START Dataset

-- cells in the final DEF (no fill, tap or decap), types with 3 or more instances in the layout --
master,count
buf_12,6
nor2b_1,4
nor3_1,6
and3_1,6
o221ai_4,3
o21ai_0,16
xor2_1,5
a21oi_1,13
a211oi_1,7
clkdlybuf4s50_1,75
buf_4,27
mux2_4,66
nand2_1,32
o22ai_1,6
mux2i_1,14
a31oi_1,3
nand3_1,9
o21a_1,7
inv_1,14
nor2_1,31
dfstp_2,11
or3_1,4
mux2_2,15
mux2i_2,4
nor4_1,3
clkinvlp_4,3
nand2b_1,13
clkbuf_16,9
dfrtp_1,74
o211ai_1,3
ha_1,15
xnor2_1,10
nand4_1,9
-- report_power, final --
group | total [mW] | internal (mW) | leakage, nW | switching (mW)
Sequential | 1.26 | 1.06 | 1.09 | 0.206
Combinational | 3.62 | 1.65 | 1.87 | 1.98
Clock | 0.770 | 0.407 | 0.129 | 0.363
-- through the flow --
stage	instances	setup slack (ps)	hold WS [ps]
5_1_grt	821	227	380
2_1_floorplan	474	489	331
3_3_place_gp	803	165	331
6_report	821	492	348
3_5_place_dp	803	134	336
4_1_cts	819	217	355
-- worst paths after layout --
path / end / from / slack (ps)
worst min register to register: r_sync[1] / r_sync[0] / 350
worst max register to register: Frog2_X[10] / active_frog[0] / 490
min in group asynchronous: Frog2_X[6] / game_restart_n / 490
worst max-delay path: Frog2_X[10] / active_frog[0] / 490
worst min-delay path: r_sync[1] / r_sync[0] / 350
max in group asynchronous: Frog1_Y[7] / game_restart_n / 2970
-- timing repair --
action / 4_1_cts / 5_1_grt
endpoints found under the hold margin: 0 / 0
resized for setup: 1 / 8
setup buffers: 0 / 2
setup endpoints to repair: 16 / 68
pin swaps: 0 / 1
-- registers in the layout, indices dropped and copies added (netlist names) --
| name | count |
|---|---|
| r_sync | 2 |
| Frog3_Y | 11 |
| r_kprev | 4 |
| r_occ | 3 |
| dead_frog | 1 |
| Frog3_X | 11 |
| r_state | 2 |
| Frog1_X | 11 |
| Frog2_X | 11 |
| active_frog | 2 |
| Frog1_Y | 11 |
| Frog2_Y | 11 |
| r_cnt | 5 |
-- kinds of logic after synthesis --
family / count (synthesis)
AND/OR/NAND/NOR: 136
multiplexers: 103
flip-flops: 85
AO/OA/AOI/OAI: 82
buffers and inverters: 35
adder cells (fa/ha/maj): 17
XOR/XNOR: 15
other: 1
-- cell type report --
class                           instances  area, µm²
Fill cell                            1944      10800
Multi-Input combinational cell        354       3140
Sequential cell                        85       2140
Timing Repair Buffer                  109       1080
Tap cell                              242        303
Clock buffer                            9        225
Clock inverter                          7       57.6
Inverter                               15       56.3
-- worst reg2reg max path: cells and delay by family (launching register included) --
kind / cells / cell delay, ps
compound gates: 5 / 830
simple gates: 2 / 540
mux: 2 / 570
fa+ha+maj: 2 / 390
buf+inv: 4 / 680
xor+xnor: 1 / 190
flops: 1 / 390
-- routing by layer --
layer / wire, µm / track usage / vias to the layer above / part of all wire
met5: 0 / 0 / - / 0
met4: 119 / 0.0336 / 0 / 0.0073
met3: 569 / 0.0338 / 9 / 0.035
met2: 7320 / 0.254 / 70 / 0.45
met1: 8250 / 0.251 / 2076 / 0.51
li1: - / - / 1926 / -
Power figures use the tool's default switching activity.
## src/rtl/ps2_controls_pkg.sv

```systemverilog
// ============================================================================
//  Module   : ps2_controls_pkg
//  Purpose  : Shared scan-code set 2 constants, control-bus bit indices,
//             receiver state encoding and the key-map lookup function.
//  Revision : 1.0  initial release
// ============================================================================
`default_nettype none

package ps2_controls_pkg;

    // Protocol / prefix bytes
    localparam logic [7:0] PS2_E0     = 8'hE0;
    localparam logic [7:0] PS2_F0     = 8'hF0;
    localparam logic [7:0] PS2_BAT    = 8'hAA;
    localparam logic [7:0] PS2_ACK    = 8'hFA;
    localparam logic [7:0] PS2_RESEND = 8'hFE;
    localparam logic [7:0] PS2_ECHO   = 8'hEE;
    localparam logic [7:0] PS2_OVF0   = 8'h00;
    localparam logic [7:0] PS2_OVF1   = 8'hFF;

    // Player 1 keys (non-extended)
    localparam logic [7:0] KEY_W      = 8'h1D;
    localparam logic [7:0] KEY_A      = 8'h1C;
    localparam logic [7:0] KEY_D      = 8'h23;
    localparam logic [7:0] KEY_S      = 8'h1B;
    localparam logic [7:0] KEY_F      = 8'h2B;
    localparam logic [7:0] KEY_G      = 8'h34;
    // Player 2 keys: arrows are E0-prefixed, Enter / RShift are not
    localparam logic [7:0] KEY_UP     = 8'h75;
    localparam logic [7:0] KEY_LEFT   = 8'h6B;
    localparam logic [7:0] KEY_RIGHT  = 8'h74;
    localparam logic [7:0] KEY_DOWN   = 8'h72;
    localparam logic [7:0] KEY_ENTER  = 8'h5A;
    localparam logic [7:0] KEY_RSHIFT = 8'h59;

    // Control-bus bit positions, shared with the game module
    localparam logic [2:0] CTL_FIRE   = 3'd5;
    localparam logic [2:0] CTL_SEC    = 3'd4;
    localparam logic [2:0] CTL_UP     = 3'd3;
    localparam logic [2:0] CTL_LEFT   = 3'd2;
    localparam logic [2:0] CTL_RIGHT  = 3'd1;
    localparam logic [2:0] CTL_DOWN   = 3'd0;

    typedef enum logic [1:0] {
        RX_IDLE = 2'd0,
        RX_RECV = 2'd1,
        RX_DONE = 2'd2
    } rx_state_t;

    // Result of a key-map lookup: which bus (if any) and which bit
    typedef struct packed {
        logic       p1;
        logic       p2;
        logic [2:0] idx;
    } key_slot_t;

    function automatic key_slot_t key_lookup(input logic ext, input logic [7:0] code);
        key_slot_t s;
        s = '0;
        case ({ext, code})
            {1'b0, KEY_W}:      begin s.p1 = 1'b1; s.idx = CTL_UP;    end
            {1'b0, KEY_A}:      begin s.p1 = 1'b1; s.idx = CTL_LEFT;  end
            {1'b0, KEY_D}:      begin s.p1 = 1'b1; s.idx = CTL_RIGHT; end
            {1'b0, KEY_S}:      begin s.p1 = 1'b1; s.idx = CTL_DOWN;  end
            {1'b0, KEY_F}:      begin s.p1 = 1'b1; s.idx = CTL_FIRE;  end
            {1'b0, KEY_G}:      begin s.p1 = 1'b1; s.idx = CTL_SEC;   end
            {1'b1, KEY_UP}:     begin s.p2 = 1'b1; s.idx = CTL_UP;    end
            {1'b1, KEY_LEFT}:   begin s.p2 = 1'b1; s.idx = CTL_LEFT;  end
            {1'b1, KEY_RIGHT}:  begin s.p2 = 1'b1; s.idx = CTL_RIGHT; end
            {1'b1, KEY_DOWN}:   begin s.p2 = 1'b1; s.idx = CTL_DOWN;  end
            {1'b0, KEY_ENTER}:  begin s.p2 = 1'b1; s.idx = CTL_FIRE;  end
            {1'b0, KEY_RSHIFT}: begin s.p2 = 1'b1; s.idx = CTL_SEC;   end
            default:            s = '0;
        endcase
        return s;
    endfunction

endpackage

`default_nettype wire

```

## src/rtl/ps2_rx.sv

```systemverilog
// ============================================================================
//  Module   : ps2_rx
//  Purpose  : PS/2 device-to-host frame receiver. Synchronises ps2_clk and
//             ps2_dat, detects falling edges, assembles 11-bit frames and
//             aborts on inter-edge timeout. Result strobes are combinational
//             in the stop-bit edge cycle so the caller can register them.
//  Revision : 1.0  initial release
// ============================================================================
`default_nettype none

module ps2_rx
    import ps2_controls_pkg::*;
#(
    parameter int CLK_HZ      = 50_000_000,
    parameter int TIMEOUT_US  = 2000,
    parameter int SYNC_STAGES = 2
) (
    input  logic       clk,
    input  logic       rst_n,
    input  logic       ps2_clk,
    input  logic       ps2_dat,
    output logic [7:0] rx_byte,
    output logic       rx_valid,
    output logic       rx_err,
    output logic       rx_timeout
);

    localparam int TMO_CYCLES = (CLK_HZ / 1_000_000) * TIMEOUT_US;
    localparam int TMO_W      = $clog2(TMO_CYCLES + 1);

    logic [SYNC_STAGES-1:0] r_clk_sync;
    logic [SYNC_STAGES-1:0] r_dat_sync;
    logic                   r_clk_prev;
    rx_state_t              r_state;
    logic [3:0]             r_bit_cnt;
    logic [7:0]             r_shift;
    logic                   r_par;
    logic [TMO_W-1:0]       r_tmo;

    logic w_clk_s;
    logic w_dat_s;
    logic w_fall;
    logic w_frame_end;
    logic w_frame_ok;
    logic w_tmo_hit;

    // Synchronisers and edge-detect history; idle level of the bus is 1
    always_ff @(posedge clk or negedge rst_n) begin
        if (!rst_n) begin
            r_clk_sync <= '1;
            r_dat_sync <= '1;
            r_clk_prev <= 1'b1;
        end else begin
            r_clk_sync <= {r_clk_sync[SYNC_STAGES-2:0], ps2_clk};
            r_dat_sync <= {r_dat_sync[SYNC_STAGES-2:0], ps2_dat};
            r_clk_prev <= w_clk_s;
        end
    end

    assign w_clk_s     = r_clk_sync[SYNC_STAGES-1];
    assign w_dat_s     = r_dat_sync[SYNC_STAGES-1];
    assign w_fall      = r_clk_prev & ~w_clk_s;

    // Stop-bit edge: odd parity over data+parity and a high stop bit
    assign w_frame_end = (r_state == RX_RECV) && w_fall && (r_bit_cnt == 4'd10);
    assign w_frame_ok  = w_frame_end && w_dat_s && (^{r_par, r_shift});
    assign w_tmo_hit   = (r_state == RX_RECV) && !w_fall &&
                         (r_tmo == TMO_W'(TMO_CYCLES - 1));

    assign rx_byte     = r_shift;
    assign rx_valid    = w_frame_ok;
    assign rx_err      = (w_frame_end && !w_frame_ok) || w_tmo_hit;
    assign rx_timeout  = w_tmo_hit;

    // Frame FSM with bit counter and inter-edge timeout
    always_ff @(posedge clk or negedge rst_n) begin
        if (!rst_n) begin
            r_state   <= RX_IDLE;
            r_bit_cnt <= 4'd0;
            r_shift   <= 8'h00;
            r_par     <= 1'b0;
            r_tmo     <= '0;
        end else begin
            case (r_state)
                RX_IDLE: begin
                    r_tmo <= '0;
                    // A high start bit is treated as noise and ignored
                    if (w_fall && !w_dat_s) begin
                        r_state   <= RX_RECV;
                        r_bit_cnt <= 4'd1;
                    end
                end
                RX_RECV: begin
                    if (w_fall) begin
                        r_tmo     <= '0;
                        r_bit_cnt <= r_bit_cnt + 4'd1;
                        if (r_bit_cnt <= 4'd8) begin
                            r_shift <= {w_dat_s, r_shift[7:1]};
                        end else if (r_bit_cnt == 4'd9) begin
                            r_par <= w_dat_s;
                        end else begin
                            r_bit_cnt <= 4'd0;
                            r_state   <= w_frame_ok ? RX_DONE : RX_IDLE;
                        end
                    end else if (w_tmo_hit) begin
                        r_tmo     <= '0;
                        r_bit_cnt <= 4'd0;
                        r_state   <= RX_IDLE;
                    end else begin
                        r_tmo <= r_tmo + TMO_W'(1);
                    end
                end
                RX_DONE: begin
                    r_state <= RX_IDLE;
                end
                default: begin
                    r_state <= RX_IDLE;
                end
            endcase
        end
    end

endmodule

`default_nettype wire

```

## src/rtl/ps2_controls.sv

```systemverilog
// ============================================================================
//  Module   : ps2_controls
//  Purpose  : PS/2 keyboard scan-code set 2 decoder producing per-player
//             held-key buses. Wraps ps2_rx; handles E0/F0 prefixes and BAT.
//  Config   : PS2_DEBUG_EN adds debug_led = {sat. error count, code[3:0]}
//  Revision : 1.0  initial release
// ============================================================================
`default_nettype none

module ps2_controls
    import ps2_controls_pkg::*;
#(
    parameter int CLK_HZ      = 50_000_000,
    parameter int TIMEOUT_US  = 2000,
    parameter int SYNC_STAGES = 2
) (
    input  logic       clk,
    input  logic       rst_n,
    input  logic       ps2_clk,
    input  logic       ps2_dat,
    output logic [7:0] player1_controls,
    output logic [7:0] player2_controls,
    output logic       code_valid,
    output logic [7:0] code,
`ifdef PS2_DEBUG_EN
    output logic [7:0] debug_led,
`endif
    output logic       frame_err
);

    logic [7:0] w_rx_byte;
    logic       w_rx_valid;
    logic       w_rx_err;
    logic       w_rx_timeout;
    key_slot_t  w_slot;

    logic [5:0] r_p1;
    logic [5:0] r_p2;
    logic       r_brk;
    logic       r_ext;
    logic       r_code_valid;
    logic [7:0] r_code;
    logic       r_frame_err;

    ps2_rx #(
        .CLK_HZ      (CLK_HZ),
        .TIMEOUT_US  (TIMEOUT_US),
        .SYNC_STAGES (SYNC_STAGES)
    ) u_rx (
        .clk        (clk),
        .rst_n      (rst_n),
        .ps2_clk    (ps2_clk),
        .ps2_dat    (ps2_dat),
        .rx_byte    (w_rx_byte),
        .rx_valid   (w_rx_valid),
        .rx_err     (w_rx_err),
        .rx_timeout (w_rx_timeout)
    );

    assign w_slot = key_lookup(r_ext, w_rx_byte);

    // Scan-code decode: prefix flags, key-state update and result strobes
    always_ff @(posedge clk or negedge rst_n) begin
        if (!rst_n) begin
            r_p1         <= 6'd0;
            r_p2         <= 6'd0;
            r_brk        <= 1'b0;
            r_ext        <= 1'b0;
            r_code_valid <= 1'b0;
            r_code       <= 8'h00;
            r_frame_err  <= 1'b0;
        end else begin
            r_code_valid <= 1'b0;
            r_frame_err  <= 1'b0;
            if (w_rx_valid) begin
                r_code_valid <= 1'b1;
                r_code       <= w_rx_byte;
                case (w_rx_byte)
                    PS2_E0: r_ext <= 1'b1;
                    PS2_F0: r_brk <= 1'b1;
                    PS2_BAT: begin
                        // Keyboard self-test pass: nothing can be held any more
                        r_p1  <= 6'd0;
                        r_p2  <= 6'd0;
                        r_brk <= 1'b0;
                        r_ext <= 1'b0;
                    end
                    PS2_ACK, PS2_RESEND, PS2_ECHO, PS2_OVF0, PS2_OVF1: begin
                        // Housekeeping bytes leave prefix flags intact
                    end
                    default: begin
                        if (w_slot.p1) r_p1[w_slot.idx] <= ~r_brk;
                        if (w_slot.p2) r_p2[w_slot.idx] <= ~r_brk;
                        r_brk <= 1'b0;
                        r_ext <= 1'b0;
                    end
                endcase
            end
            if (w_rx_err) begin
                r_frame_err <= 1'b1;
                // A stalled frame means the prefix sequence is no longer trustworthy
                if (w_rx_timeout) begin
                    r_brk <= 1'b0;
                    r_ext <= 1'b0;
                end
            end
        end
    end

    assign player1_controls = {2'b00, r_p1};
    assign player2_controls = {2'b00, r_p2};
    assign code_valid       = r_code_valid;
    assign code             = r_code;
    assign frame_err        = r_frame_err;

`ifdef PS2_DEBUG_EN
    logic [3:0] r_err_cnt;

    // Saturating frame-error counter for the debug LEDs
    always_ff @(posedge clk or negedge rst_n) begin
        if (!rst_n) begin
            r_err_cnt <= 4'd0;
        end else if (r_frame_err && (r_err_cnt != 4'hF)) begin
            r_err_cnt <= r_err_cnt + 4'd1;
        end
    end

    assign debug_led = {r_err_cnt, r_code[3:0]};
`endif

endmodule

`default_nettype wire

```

END Dataset

• **Task brief**:
Look above for the line holding "multiplexers: 103". Print it and every line after it, exactly, through the line holding "layer / wire, µm".

• **Exercise answer**:
multiplexers: 103
flip-flops: 85
AO/OA/AOI/OAI: 82
buffers and inverters: 35
adder cells (fa/ha/maj): 17
XOR/XNOR: 15
other: 1
-- cell type report --
class                           instances  area, µm²
Fill cell                            1944      10800
Multi-Input combinational cell        354       3140
Sequential cell                        85       2140
Timing Repair Buffer                  109       1080
Tap cell                              242        303
Clock buffer                            9        225
Clock inverter                          7       57.6
Inverter                               15       56.3
-- worst reg2reg max path: cells and delay by family (launching register included) --
kind / cells / cell delay, ps
compound gates: 5 / 830
simple gates: 2 / 540
mux: 2 / 570
fa+ha+maj: 2 / 390
buf+inv: 4 / 680
xor+xnor: 1 / 190
flops: 1 / 390
-- routing by layer --
layer / wire, µm / track usage / vias to the layer above / part of all wire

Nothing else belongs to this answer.